**Data records:**
[Start of Attachment]

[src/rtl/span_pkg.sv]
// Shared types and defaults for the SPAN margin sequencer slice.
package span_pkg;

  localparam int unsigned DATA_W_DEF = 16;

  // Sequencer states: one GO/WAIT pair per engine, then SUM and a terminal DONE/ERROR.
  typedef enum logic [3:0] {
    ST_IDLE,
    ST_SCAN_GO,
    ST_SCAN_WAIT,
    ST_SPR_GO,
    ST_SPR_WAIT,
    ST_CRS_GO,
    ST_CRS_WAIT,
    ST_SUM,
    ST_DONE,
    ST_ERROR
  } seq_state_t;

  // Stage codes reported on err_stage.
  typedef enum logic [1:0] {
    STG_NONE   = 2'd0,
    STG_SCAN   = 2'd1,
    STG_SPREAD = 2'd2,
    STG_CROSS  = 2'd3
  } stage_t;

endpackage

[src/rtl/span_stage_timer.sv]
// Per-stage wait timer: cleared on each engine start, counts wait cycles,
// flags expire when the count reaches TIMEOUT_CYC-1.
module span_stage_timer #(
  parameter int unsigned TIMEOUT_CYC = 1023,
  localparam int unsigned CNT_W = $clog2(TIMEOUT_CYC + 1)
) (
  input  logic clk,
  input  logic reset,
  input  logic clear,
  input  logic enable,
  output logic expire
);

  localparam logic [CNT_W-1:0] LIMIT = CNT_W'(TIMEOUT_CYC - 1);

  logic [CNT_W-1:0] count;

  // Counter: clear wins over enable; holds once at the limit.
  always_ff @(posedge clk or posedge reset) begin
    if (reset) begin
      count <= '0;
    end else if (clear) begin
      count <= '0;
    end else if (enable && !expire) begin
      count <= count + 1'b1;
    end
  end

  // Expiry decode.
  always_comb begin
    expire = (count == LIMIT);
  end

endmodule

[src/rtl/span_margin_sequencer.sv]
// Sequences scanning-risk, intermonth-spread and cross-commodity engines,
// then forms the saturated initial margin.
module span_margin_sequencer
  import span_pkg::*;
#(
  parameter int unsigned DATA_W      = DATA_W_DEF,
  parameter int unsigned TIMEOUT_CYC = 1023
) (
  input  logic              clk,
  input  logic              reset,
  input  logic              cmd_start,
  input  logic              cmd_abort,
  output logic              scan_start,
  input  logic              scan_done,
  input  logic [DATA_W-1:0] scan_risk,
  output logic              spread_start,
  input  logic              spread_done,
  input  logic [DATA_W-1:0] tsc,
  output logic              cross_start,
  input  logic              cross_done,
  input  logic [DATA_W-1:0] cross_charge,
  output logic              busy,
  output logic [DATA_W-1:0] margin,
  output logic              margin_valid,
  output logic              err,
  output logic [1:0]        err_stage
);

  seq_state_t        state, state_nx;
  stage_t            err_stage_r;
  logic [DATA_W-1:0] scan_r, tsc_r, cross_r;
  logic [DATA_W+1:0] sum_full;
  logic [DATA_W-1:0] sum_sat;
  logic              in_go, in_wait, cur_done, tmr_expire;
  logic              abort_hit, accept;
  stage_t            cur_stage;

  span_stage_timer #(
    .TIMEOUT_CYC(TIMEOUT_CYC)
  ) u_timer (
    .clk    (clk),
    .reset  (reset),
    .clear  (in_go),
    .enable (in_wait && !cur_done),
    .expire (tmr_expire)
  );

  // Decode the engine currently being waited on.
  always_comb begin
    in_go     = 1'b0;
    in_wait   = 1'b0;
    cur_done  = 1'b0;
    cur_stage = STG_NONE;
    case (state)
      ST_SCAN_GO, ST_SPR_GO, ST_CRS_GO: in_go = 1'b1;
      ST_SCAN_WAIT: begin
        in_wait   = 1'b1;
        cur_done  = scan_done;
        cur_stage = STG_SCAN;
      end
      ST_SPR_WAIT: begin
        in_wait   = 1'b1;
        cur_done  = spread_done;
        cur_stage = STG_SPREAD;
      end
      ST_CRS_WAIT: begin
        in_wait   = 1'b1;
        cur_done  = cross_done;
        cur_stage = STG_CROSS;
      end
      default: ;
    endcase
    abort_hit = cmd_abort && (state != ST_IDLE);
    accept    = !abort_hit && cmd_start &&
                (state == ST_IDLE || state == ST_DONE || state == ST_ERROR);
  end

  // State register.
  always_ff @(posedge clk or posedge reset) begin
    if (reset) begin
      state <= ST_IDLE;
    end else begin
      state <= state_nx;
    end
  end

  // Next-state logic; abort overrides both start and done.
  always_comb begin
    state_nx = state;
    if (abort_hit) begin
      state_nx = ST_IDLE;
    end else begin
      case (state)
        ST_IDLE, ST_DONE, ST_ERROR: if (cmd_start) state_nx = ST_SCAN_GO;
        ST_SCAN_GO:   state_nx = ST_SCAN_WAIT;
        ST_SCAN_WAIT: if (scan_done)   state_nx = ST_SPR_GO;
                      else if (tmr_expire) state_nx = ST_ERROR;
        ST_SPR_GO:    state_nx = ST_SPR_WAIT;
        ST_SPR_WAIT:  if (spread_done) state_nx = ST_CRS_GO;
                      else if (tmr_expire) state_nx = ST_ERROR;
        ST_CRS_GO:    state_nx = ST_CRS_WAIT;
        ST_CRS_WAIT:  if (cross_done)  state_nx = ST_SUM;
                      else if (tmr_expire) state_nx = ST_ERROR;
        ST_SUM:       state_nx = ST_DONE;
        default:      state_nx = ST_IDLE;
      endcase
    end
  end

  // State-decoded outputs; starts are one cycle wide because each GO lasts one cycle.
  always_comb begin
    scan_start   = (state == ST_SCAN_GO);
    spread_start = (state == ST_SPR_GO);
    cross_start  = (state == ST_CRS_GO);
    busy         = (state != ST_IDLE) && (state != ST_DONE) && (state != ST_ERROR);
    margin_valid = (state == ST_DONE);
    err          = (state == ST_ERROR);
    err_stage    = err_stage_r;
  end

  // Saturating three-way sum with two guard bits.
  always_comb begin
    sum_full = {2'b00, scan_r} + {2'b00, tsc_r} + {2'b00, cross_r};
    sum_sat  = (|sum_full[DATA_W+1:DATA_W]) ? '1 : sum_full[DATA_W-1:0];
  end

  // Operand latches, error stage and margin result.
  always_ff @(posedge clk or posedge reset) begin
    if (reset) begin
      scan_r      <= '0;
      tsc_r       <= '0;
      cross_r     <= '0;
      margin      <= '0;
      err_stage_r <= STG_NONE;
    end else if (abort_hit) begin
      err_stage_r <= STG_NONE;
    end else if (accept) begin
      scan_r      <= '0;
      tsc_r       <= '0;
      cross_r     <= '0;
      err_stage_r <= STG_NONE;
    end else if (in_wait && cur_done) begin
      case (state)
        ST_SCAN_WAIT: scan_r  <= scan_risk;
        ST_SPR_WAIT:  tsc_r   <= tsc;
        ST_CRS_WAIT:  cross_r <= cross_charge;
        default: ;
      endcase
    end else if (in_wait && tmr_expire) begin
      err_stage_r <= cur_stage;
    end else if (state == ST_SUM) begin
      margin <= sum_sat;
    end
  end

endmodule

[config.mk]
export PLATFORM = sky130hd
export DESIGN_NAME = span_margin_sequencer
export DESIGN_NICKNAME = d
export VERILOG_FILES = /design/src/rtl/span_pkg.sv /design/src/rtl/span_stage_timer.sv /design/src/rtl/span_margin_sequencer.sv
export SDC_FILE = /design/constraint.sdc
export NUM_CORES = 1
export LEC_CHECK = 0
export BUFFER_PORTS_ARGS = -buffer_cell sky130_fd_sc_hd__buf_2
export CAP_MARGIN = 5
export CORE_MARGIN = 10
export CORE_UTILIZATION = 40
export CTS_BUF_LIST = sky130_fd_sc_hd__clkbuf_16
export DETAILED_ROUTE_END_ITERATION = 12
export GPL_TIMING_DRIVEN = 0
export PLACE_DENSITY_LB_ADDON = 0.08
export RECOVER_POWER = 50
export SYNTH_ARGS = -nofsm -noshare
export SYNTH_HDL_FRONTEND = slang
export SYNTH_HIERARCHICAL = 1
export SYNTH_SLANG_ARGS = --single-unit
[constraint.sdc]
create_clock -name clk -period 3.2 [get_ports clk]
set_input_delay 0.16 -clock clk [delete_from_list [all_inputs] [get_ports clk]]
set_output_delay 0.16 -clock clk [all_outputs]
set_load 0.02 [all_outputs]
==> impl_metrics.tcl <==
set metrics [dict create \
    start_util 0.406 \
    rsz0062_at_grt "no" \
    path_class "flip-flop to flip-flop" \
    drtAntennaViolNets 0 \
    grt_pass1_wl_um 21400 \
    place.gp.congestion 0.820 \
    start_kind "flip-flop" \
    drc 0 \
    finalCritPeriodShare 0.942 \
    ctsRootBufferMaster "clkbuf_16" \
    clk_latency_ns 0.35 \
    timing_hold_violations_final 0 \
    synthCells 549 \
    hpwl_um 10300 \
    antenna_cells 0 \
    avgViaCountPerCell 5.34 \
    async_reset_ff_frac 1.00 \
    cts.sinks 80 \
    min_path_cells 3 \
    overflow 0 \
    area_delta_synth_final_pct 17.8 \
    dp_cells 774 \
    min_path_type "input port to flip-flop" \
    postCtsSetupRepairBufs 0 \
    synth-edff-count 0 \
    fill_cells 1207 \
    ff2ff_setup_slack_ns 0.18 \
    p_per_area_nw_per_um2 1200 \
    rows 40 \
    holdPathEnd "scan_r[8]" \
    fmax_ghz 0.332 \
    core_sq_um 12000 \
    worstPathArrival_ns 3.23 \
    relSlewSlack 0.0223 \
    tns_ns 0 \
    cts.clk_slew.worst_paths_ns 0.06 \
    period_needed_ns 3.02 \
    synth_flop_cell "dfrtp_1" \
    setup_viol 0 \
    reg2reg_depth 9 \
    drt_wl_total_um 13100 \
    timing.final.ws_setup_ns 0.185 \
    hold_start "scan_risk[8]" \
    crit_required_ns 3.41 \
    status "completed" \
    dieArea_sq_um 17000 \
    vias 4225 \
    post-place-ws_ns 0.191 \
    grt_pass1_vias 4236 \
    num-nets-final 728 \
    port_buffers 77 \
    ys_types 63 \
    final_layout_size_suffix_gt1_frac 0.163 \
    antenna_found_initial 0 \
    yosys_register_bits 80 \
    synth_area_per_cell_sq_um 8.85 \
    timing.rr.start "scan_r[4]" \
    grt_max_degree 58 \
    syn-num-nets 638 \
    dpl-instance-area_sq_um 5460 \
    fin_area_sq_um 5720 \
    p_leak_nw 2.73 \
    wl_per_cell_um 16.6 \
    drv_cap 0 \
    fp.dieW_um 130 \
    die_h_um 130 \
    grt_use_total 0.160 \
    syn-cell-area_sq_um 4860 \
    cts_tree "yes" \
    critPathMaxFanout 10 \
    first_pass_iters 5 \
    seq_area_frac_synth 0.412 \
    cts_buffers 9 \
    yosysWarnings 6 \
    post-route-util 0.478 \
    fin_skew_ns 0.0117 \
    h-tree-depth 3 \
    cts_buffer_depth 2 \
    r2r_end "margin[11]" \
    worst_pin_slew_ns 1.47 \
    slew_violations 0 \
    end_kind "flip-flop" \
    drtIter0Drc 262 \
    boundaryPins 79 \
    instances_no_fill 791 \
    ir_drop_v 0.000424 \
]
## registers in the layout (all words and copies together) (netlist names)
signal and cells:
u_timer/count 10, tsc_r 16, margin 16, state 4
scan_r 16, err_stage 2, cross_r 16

[End of Attachment]

**Your task:**
Extract from the records above the lines from the one containing "export DESIGN_NAME = span_margin_sequencer" to the one containing "set_input_delay 0.16 -clock", both lines included, exactly as they appear and with nothing else.

**Response area:**
export DESIGN_NAME = span_margin_sequencer
export DESIGN_NICKNAME = d
export VERILOG_FILES = /design/src/rtl/span_pkg.sv /design/src/rtl/span_stage_timer.sv /design/src/rtl/span_margin_sequencer.sv
export SDC_FILE = /design/constraint.sdc
export NUM_CORES = 1
export LEC_CHECK = 0
export BUFFER_PORTS_ARGS = -buffer_cell sky130_fd_sc_hd__buf_2
export CAP_MARGIN = 5
export CORE_MARGIN = 10
export CORE_UTILIZATION = 40
export CTS_BUF_LIST = sky130_fd_sc_hd__clkbuf_16
export DETAILED_ROUTE_END_ITERATION = 12
export GPL_TIMING_DRIVEN = 0
export PLACE_DENSITY_LB_ADDON = 0.08
export RECOVER_POWER = 50
export SYNTH_ARGS = -nofsm -noshare
export SYNTH_HDL_FRONTEND = slang
export SYNTH_HIERARCHICAL = 1
export SYNTH_SLANG_ARGS = --single-unit
[constraint.sdc]
create_clock -name clk -period 3.2 [get_ports clk]
set_input_delay 0.16 -clock clk [delete_from_list [all_inputs] [get_ports clk]]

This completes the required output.